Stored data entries
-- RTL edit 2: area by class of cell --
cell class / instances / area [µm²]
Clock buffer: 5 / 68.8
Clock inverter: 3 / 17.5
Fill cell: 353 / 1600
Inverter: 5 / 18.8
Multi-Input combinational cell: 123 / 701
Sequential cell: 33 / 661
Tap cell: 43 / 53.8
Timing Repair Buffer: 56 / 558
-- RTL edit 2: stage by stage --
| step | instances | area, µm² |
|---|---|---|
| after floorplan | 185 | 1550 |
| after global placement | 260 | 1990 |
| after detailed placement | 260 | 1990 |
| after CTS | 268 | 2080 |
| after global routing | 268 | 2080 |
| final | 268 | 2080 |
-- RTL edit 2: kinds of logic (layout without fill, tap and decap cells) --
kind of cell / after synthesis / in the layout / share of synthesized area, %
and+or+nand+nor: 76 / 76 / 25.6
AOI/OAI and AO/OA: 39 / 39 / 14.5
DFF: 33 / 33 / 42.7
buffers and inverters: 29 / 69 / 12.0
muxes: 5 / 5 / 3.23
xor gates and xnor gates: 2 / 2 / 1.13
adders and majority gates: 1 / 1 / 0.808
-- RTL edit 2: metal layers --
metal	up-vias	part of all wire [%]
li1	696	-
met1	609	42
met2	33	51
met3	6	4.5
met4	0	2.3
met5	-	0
`config.mk`:
```
export PLATFORM = sky130hd
export DESIGN_NAME = cdb_arbiter_flat
export DESIGN_NICKNAME = d
export VERILOG_FILES = /design/src/rtl/cdb_arbiter_if.sv /design/src/rtl/cdb_arbiter.sv /design/src/flat_wrapper.sv
export SDC_FILE = /design/constraint.sdc
export NUM_CORES = 1
export LEC_CHECK = 0
export BUFFER_PORTS_ARGS = -buffer_cell sky130_fd_sc_hd__buf_2
export CAP_MARGIN = 20
export CORE_ASPECT_RATIO = 0.5
export CORE_MARGIN = 8
export CORE_UTILIZATION = 29
export CTS_CLUSTER_SIZE = 24
export DETAILED_ROUTE_END_ITERATION = 12
export PLACE_DENSITY = 0.45
export SYNTH_ARGS = -nofsm -noshare
export SYNTH_HDL_FRONTEND = slang
export SYNTH_SLANG_ARGS = --single-unit
```
`constraint.sdc`:
```
create_clock -name clk -period 1.6 [get_ports clk]
set_input_delay 0 -clock clk [delete_from_list [all_inputs] [get_ports clk]]
set_output_delay 0 -clock clk [all_outputs]
set_load 0.01 [all_outputs]
```
`src/rtl/cdb_arbiter_if.sv`:
```
// Result-producer and CDB broadcast signals for cdb_arbiter.
// The arbiter takes the slave side; producers and CDB consumers use the master side.
interface cdb_arbiter_if #(
    parameter int LAB_W = 5,
    parameter int VAL_W = 32
) ();
    logic             alu_valid;
    logic [LAB_W-1:0] alu_lab;
    logic [VAL_W-1:0] alu_val;
    logic             alu_ready;

    logic             lsb_valid;
    logic [LAB_W-1:0] lsb_lab;
    logic [VAL_W-1:0] lsb_val;
    logic             lsb_ready;

    logic             cdb_valid;
    logic [LAB_W-1:0] cdb_lab;
    logic [VAL_W-1:0] cdb_val;
    logic             cdb_src;

    modport master (
        output alu_valid, alu_lab, alu_val,
        input  alu_ready,
        output lsb_valid, lsb_lab, lsb_val,
        input  lsb_ready,
        input  cdb_valid, cdb_lab, cdb_val, cdb_src
    );

    modport slave (
        input  alu_valid, alu_lab, alu_val,
        output alu_ready,
        input  lsb_valid, lsb_lab, lsb_val,
        output lsb_ready,
        output cdb_valid, cdb_lab, cdb_val, cdb_src
    );
endinterface

```
`src/rtl/cdb_arbiter.sv`:
```
// Round-robin CDB arbiter: one small FIFO per producer (ALU, LSB), one registered broadcast per cycle.
// Define CDB_BYPASS_EN to let a request into an empty FIFO compete for the bus on the same edge.
module cdb_arbiter #(
    parameter int LAB_W = 5,
    parameter int VAL_W = 32,
    parameter int DEPTH = 2
) (
    input  logic         clk,
    input  logic         rst_in,
    input  logic         rdy_in,
    input  logic         flush,
    cdb_arbiter_if.slave bus
);

    localparam int PTR_W   = $clog2(DEPTH);
    localparam int CNT_W   = $clog2(DEPTH + 1);
    localparam int NSRC    = 2;
    localparam int SRC_ALU = 0;
    localparam int SRC_LSB = 1;

    typedef logic [PTR_W-1:0] ptr_t;
    typedef logic [CNT_W-1:0] cnt_t;
    typedef logic [LAB_W-1:0] lab_t;
    typedef logic [VAL_W-1:0] val_t;

    typedef enum logic {
        PRIO_ALU = 1'b0,
        PRIO_LSB = 1'b1
    } prio_e;

    lab_t  mem_lab_q [NSRC][DEPTH];
    lab_t  mem_lab_d [NSRC][DEPTH];
    val_t  mem_val_q [NSRC][DEPTH];
    val_t  mem_val_d [NSRC][DEPTH];
    ptr_t  head_q    [NSRC];
    ptr_t  head_d    [NSRC];
    ptr_t  tail_q    [NSRC];
    ptr_t  tail_d    [NSRC];
    cnt_t  count_q   [NSRC];
    cnt_t  count_d   [NSRC];
    prio_e rr_prio_q, rr_prio_d;
    logic  cdb_valid_q, cdb_valid_d;
    lab_t  cdb_lab_q, cdb_lab_d;
    val_t  cdb_val_q, cdb_val_d;
    logic  cdb_src_q, cdb_src_d;

    logic  in_valid  [NSRC];
    lab_t  in_lab    [NSRC];
    val_t  in_val    [NSRC];
    logic  ready     [NSRC];
    logic  push_req  [NSRC];
    logic  cand      [NSRC];
    logic  cand_byp  [NSRC];
    lab_t  cand_lab  [NSRC];
    val_t  cand_val  [NSRC];
    logic  do_push   [NSRC];
    logic  do_pop    [NSRC];
    logic  grant_v;
    logic  grant_src;

    always_comb begin : src_map
        in_valid[SRC_ALU] = bus.alu_valid;
        in_lab[SRC_ALU]   = bus.alu_lab;
        in_val[SRC_ALU]   = bus.alu_val;
        in_valid[SRC_LSB] = bus.lsb_valid;
        in_lab[SRC_LSB]   = bus.lsb_lab;
        in_val[SRC_LSB]   = bus.lsb_val;
    end

    // Ready looks only at the registered count, so a pop on this edge never frees a slot early.
    always_comb begin : req_logic
        for (int unsigned s = 0; s < NSRC; s++) begin
            ready[s]    = rdy_in && (count_q[s] < CNT_W'(DEPTH));
            push_req[s] = in_valid[s] && ready[s] && !flush && (in_lab[s] != '0);
        end
    end

    always_comb begin : arbitration
        for (int unsigned s = 0; s < NSRC; s++) begin
            cand[s]     = (count_q[s] != '0);
            cand_byp[s] = 1'b0;
            cand_lab[s] = mem_lab_q[s][head_q[s]];
            cand_val[s] = mem_val_q[s][head_q[s]];
`ifdef CDB_BYPASS_EN
            if ((count_q[s] == '0) && push_req[s]) begin
                cand[s]     = 1'b1;
                cand_byp[s] = 1'b1;
                cand_lab[s] = in_lab[s];
                cand_val[s] = in_val[s];
            end
`endif
        end

        grant_v = cand[SRC_ALU] || cand[SRC_LSB];
        if (cand[SRC_ALU] && cand[SRC_LSB]) begin
            grant_src = (rr_prio_q == PRIO_LSB);
        end else begin
            grant_src = !cand[SRC_ALU];
        end

        // A bypassed winner goes straight to the bus and is never written into its FIFO.
        for (int unsigned s = 0; s < NSRC; s++) begin
            do_pop[s]  = grant_v && (grant_src == s[0]) && !cand_byp[s];
            do_push[s] = push_req[s] && !(grant_v && (grant_src == s[0]) && cand_byp[s]);
        end
    end

    always_comb begin : next_state
        mem_lab_d   = mem_lab_q;
        mem_val_d   = mem_val_q;
        head_d      = head_q;
        tail_d      = tail_q;
        count_d     = count_q;
        rr_prio_d   = rr_prio_q;
        cdb_valid_d = cdb_valid_q;
        cdb_lab_d   = cdb_lab_q;
        cdb_val_d   = cdb_val_q;
        cdb_src_d   = cdb_src_q;

        if (rdy_in) begin
            if (flush) begin
                for (int unsigned s = 0; s < NSRC; s++) begin
                    head_d[s]  = '0;
                    tail_d[s]  = '0;
                    count_d[s] = '0;
                end
                cdb_valid_d = 1'b0;
            end else begin
                cdb_valid_d = grant_v;
                if (grant_v) begin
                    cdb_lab_d = cand_lab[grant_src];
                    cdb_val_d = cand_val[grant_src];
                    cdb_src_d = grant_src;
                    rr_prio_d = grant_src ? PRIO_ALU : PRIO_LSB;
                end

                for (int unsigned s = 0; s < NSRC; s++) begin
                    if (do_push[s]) begin
                        mem_lab_d[s][tail_q[s]] = in_lab[s];
                        mem_val_d[s][tail_q[s]] = in_val[s];
                        tail_d[s]               = tail_q[s] + ptr_t'(1);
                    end
                    if (do_pop[s]) begin
                        head_d[s] = head_q[s] + ptr_t'(1);
                    end
                    case ({do_push[s], do_pop[s]})
                        2'b10:   count_d[s] = count_q[s] + cnt_t'(1);
                        2'b01:   count_d[s] = count_q[s] - cnt_t'(1);
                        default: count_d[s] = count_q[s];
                    endcase
                end
            end
        end
    end

    always_ff @(posedge clk) begin
        if (!rst_in) begin
            mem_lab_q   <= '{default: '0};
            mem_val_q   <= '{default: '0};
            head_q      <= '{default: '0};
            tail_q      <= '{default: '0};
            count_q     <= '{default: '0};
            rr_prio_q   <= PRIO_ALU;
            cdb_valid_q <= 1'b0;
            cdb_lab_q   <= '0;
            cdb_val_q   <= '0;
            cdb_src_q   <= 1'b0;
        end else begin
            mem_lab_q   <= mem_lab_d;
            mem_val_q   <= mem_val_d;
            head_q      <= head_d;
            tail_q      <= tail_d;
            count_q     <= count_d;
            rr_prio_q   <= rr_prio_d;
            cdb_valid_q <= cdb_valid_d;
            cdb_lab_q   <= cdb_lab_d;
            cdb_val_q   <= cdb_val_d;
            cdb_src_q   <= cdb_src_d;
        end
    end

    assign bus.alu_ready = ready[SRC_ALU];
    assign bus.lsb_ready = ready[SRC_LSB];
    assign bus.cdb_valid = cdb_valid_q;
    assign bus.cdb_lab   = cdb_lab_q;
    assign bus.cdb_val   = cdb_val_q;
    assign bus.cdb_src   = cdb_src_q;

endmodule

```
`src/flat_wrapper.sv`:
```
// flat-port wrapper written by rule: the top's interface ports become plain ports
module cdb_arbiter_flat 
#(
    parameter int LAB_W = 5,
    parameter int VAL_W = 32,
    parameter int DEPTH = 2
)
  (clk, rst_in, rdy_in, flush, bus_alu_valid, bus_alu_lab, bus_alu_val, bus_alu_ready, bus_lsb_valid, bus_lsb_lab, bus_lsb_val, bus_lsb_ready, bus_cdb_valid, bus_cdb_lab, bus_cdb_val, bus_cdb_src);
  cdb_arbiter_if #(.LAB_W(LAB_W), .VAL_W(VAL_W)) bus_i ();
  input  logic clk;
  input  logic rst_in;
  input  logic rdy_in;
  input  logic flush;
  input wire logic [$bits(bus_i.alu_valid)-1:0] bus_alu_valid;
  input wire logic [$bits(bus_i.alu_lab)-1:0] bus_alu_lab;
  input wire logic [$bits(bus_i.alu_val)-1:0] bus_alu_val;
  output wire logic [$bits(bus_i.alu_ready)-1:0] bus_alu_ready;
  input wire logic [$bits(bus_i.lsb_valid)-1:0] bus_lsb_valid;
  input wire logic [$bits(bus_i.lsb_lab)-1:0] bus_lsb_lab;
  input wire logic [$bits(bus_i.lsb_val)-1:0] bus_lsb_val;
  output wire logic [$bits(bus_i.lsb_ready)-1:0] bus_lsb_ready;
  output wire logic [$bits(bus_i.cdb_valid)-1:0] bus_cdb_valid;
  output wire logic [$bits(bus_i.cdb_lab)-1:0] bus_cdb_lab;
  output wire logic [$bits(bus_i.cdb_val)-1:0] bus_cdb_val;
  output wire logic [$bits(bus_i.cdb_src)-1:0] bus_cdb_src;
  assign bus_i.alu_valid = bus_alu_valid;
  assign bus_i.alu_lab = bus_alu_lab;
  assign bus_i.alu_val = bus_alu_val;
  assign bus_alu_ready = bus_i.alu_ready;
  assign bus_i.lsb_valid = bus_lsb_valid;
  assign bus_i.lsb_lab = bus_lsb_lab;
  assign bus_i.lsb_val = bus_lsb_val;
  assign bus_lsb_ready = bus_i.lsb_ready;
  assign bus_cdb_valid = bus_i.cdb_valid;
  assign bus_cdb_lab = bus_i.cdb_lab;
  assign bus_cdb_val = bus_i.cdb_val;
  assign bus_cdb_src = bus_i.cdb_src;
  cdb_arbiter #(.LAB_W(LAB_W), .VAL_W(VAL_W), .DEPTH(DEPTH)) u_core (.clk(clk), .rst_in(rst_in), .rdy_in(rdy_in), .flush(flush), .bus(bus_i));
endmodule
```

To do: Would you please copy all lines in the data that contain the word "never"?

The completed task:
    // Ready looks only at the registered count, so a pop on this edge never frees a slot early.
        // A bypassed winner goes straight to the bus and is never written into its FIFO.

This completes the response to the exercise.